__What is needed__:
All lines with the word "diff" must be pulled from the entries below.

__Records for the task__:
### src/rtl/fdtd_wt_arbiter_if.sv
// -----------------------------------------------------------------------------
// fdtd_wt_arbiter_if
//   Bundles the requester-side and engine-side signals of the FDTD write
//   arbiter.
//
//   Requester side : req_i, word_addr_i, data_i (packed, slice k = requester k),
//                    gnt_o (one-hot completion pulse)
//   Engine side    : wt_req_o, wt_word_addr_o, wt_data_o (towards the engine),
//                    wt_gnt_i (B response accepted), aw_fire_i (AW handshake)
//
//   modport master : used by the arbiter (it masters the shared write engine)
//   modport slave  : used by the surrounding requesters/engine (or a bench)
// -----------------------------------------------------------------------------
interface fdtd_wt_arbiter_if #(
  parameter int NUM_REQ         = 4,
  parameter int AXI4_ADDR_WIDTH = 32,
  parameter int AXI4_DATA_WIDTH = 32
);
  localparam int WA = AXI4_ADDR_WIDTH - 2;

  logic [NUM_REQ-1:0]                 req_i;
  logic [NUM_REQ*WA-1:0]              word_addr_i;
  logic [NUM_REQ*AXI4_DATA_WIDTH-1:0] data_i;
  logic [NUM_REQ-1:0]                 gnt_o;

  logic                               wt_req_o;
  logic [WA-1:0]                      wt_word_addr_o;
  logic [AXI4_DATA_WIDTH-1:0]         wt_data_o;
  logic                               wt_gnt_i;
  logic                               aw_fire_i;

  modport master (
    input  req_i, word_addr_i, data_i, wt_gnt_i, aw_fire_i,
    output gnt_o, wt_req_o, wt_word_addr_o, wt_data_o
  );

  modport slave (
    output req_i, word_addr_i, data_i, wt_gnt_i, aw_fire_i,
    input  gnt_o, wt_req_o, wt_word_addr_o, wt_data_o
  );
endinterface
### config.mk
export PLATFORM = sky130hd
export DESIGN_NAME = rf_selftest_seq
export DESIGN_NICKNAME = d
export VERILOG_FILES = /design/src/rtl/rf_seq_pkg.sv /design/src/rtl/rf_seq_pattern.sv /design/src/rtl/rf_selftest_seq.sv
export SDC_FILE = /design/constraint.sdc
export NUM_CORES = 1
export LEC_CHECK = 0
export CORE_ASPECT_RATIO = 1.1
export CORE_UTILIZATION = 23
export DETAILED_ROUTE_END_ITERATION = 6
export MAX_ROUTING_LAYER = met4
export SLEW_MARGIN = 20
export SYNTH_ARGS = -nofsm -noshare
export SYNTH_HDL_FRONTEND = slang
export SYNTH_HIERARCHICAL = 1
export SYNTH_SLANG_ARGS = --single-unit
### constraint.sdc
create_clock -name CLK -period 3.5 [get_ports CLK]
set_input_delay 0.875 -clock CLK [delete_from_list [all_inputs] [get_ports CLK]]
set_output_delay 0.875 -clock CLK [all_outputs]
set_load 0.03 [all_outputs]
...
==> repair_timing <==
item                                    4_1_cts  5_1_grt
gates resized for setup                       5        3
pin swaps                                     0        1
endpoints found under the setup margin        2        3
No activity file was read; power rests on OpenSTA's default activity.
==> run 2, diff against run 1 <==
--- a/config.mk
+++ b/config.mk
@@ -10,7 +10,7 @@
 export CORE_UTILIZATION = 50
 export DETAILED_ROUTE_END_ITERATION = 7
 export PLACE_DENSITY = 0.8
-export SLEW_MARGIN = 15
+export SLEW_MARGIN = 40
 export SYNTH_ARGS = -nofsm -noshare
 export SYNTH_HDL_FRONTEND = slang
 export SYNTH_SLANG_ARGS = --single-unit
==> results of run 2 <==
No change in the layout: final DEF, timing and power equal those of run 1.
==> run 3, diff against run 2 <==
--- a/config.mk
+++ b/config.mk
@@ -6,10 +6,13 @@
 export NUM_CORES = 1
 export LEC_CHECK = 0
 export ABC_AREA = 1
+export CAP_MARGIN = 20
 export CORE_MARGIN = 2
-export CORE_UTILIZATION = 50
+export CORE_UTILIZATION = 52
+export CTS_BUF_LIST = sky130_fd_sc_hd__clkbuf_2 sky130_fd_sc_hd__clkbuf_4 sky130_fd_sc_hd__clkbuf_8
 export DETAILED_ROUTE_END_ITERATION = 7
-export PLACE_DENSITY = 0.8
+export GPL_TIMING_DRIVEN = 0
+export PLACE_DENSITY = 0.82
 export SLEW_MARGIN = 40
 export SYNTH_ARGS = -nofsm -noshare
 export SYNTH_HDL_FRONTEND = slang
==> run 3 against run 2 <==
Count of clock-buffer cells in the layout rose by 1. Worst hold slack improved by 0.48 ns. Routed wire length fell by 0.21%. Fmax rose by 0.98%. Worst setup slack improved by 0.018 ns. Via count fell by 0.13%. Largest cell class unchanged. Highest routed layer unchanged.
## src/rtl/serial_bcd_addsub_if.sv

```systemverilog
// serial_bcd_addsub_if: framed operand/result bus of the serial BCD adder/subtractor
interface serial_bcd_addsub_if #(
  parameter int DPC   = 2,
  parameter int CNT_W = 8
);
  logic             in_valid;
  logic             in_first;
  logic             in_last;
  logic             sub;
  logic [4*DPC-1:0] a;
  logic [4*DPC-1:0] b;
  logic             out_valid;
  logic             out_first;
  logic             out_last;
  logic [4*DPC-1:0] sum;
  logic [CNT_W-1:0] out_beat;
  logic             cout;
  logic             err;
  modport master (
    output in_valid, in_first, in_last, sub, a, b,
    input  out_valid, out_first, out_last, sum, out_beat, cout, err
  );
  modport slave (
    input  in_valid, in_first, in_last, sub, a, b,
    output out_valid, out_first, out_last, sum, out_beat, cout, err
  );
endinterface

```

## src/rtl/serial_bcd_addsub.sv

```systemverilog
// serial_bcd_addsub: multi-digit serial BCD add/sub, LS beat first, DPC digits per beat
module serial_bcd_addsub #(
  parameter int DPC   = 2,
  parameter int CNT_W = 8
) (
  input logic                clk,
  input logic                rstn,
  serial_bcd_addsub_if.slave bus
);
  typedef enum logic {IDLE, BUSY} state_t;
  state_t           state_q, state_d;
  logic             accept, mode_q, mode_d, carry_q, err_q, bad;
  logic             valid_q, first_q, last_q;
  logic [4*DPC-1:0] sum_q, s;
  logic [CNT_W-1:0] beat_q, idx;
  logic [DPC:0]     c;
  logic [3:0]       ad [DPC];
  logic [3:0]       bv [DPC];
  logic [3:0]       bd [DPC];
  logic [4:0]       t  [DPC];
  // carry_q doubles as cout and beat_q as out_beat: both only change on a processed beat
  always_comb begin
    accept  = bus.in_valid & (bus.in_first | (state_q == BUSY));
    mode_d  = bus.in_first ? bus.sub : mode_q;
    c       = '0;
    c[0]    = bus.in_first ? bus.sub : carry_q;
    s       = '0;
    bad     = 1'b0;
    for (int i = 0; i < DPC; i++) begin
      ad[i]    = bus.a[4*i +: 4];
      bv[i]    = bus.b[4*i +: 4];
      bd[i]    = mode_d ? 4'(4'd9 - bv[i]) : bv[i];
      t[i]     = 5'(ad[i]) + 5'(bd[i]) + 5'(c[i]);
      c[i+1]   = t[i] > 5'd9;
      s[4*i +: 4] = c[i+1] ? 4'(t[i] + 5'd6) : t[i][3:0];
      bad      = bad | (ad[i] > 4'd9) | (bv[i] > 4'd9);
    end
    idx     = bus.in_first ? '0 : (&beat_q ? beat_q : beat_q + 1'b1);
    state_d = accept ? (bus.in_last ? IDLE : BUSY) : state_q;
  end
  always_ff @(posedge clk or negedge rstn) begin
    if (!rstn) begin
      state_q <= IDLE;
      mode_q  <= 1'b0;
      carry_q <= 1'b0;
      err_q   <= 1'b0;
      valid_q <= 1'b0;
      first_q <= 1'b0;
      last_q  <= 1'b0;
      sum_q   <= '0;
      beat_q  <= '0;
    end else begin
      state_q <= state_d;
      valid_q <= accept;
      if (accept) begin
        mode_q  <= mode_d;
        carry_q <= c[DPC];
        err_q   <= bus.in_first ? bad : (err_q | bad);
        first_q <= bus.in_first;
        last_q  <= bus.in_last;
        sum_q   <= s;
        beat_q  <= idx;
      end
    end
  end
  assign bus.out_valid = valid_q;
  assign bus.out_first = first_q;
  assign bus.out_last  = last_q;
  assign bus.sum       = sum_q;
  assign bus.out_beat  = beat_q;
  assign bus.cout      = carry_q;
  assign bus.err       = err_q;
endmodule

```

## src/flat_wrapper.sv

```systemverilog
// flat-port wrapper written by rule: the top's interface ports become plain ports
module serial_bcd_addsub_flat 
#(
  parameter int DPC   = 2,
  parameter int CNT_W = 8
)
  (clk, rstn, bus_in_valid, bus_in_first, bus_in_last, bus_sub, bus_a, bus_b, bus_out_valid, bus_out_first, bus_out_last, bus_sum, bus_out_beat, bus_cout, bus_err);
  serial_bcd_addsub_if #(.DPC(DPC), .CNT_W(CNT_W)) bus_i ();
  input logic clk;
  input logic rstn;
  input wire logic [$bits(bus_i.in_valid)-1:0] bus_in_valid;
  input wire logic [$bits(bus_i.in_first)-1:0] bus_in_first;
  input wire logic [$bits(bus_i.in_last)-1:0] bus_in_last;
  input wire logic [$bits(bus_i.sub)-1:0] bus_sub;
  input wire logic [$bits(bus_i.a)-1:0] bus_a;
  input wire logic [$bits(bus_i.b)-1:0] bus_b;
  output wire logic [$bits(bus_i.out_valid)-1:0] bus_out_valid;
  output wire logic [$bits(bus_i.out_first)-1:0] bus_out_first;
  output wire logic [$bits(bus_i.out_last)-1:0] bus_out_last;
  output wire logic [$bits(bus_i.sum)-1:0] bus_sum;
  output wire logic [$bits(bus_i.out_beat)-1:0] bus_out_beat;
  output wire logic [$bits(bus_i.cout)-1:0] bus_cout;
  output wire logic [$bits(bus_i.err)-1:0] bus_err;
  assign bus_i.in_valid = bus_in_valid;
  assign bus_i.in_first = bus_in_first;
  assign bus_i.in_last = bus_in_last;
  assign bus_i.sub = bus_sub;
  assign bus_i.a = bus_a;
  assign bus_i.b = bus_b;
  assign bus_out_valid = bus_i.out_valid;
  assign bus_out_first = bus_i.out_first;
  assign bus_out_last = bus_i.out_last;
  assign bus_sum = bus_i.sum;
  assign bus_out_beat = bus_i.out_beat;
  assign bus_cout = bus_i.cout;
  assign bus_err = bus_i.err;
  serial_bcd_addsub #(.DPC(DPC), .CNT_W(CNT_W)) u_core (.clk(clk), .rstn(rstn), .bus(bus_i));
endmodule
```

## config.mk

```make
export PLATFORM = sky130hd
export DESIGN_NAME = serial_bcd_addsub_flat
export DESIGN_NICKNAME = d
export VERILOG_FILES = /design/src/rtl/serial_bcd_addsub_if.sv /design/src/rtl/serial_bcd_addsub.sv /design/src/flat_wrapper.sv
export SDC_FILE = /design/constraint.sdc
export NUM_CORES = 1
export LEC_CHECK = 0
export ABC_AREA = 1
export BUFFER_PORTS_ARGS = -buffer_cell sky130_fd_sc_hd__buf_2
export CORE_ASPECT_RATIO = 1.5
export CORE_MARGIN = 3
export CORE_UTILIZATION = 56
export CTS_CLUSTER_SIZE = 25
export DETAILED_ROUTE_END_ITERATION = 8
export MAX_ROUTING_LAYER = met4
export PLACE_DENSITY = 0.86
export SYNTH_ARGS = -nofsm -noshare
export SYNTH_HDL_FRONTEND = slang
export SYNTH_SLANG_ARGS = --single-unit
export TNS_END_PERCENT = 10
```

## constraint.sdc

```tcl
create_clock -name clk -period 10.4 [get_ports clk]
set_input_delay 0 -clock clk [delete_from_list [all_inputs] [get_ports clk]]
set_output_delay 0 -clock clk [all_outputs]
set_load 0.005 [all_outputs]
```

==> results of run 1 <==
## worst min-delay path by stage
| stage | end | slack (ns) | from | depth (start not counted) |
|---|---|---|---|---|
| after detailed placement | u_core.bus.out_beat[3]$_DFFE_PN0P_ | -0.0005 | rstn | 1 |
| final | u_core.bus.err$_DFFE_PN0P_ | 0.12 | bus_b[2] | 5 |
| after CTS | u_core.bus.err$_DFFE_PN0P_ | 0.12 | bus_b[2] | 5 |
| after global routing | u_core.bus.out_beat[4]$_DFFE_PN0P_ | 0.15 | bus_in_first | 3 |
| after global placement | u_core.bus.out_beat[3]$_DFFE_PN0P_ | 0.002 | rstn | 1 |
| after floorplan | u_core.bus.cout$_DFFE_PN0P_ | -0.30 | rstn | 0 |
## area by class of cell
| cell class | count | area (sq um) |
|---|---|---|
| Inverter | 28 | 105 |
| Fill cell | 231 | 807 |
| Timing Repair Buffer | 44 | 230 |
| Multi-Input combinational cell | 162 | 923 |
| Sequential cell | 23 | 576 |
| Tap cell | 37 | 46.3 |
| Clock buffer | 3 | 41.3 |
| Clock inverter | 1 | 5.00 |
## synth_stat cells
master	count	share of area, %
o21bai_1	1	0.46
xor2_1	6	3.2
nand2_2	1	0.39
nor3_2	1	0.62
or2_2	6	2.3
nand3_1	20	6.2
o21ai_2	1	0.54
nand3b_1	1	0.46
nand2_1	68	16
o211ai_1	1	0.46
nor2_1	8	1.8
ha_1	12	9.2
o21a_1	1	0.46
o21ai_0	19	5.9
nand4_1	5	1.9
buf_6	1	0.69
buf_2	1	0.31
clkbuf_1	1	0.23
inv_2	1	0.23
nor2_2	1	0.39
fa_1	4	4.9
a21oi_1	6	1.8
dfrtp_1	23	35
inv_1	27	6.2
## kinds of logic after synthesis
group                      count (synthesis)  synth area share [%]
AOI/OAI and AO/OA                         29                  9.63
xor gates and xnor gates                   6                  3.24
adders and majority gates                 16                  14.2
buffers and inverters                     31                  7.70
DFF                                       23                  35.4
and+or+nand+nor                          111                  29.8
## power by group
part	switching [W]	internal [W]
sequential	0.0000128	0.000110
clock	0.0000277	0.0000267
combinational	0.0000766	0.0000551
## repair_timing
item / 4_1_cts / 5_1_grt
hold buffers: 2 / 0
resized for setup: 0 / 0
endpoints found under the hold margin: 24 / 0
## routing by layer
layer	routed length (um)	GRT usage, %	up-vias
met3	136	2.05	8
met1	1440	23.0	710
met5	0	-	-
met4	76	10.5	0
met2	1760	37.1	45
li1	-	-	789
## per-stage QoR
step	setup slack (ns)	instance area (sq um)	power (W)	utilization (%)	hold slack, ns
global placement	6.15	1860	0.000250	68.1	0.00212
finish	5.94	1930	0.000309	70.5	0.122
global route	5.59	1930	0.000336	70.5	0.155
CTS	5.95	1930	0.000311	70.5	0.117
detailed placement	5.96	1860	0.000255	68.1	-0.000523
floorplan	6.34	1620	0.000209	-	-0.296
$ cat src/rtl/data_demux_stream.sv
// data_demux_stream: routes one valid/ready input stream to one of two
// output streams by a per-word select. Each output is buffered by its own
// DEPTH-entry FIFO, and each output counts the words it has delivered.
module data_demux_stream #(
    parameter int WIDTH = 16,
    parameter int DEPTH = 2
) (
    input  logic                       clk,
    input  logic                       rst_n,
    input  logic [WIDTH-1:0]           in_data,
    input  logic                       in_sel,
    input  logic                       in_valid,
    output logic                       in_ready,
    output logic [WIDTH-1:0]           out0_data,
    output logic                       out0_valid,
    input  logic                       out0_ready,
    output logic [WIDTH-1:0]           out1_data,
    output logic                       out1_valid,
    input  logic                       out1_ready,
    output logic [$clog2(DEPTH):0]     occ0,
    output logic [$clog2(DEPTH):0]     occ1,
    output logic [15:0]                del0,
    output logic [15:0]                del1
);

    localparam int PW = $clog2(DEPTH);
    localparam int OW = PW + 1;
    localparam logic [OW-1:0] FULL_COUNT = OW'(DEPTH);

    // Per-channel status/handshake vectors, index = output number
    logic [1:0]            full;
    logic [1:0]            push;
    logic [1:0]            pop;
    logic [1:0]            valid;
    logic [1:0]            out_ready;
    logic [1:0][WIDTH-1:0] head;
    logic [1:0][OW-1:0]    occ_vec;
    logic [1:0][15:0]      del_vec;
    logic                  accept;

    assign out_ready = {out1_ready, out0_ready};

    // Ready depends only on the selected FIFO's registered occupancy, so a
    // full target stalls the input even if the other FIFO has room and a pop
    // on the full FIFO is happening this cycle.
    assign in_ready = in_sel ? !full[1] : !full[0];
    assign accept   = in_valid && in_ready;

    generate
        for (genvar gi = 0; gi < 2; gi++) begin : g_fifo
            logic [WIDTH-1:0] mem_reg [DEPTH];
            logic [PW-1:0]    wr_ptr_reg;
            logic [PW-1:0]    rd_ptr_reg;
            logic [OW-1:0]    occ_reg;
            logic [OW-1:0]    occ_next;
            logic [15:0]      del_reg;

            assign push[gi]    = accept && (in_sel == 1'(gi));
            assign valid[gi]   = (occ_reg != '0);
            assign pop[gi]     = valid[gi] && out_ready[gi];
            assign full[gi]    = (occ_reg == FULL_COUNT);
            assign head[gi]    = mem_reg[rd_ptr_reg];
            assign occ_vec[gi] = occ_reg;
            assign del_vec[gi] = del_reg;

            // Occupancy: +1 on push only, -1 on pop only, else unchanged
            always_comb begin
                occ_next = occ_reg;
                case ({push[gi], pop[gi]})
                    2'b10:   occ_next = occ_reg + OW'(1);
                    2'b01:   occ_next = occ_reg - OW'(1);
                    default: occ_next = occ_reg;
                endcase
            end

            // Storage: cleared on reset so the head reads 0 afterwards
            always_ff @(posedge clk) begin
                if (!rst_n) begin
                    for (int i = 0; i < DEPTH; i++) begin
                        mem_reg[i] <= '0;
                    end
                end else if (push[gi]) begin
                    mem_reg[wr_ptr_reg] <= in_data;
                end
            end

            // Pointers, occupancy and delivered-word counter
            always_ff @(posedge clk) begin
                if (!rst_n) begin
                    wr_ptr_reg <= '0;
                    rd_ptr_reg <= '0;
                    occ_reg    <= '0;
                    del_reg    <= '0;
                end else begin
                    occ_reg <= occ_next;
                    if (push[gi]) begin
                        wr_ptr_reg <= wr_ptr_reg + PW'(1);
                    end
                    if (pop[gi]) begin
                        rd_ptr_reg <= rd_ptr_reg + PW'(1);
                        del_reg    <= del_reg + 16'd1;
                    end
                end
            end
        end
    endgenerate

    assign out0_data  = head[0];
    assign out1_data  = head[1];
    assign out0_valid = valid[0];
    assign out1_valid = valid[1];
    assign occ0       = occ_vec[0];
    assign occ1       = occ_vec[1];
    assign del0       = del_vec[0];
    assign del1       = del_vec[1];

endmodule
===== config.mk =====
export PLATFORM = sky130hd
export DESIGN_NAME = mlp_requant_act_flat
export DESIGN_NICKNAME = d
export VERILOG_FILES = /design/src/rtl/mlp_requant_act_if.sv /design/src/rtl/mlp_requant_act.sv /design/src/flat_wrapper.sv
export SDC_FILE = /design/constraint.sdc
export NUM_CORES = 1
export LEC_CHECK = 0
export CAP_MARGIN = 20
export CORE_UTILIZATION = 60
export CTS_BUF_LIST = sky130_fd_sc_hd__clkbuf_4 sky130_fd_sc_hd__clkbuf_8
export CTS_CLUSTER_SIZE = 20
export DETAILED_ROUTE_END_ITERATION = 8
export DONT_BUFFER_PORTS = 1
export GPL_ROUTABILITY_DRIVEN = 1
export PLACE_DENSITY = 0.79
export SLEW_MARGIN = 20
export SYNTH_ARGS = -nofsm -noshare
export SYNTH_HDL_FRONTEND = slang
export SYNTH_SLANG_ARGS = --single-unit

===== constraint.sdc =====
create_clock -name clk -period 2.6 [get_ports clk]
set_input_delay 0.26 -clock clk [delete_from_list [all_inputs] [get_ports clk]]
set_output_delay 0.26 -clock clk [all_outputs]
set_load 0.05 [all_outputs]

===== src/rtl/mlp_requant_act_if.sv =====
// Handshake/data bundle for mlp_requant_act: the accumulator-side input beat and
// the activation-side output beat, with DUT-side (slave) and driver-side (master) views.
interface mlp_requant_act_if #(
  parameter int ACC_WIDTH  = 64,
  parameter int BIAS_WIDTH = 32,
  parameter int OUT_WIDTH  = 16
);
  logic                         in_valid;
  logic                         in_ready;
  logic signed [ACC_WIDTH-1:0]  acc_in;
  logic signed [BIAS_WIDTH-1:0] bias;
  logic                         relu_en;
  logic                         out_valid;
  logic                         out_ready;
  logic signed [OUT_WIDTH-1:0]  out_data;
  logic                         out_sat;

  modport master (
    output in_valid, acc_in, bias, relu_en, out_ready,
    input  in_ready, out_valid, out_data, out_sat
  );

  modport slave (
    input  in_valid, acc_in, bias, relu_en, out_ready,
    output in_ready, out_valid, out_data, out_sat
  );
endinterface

__Task output__:
==> run 2, diff against run 1 <==
==> run 3, diff against run 2 <==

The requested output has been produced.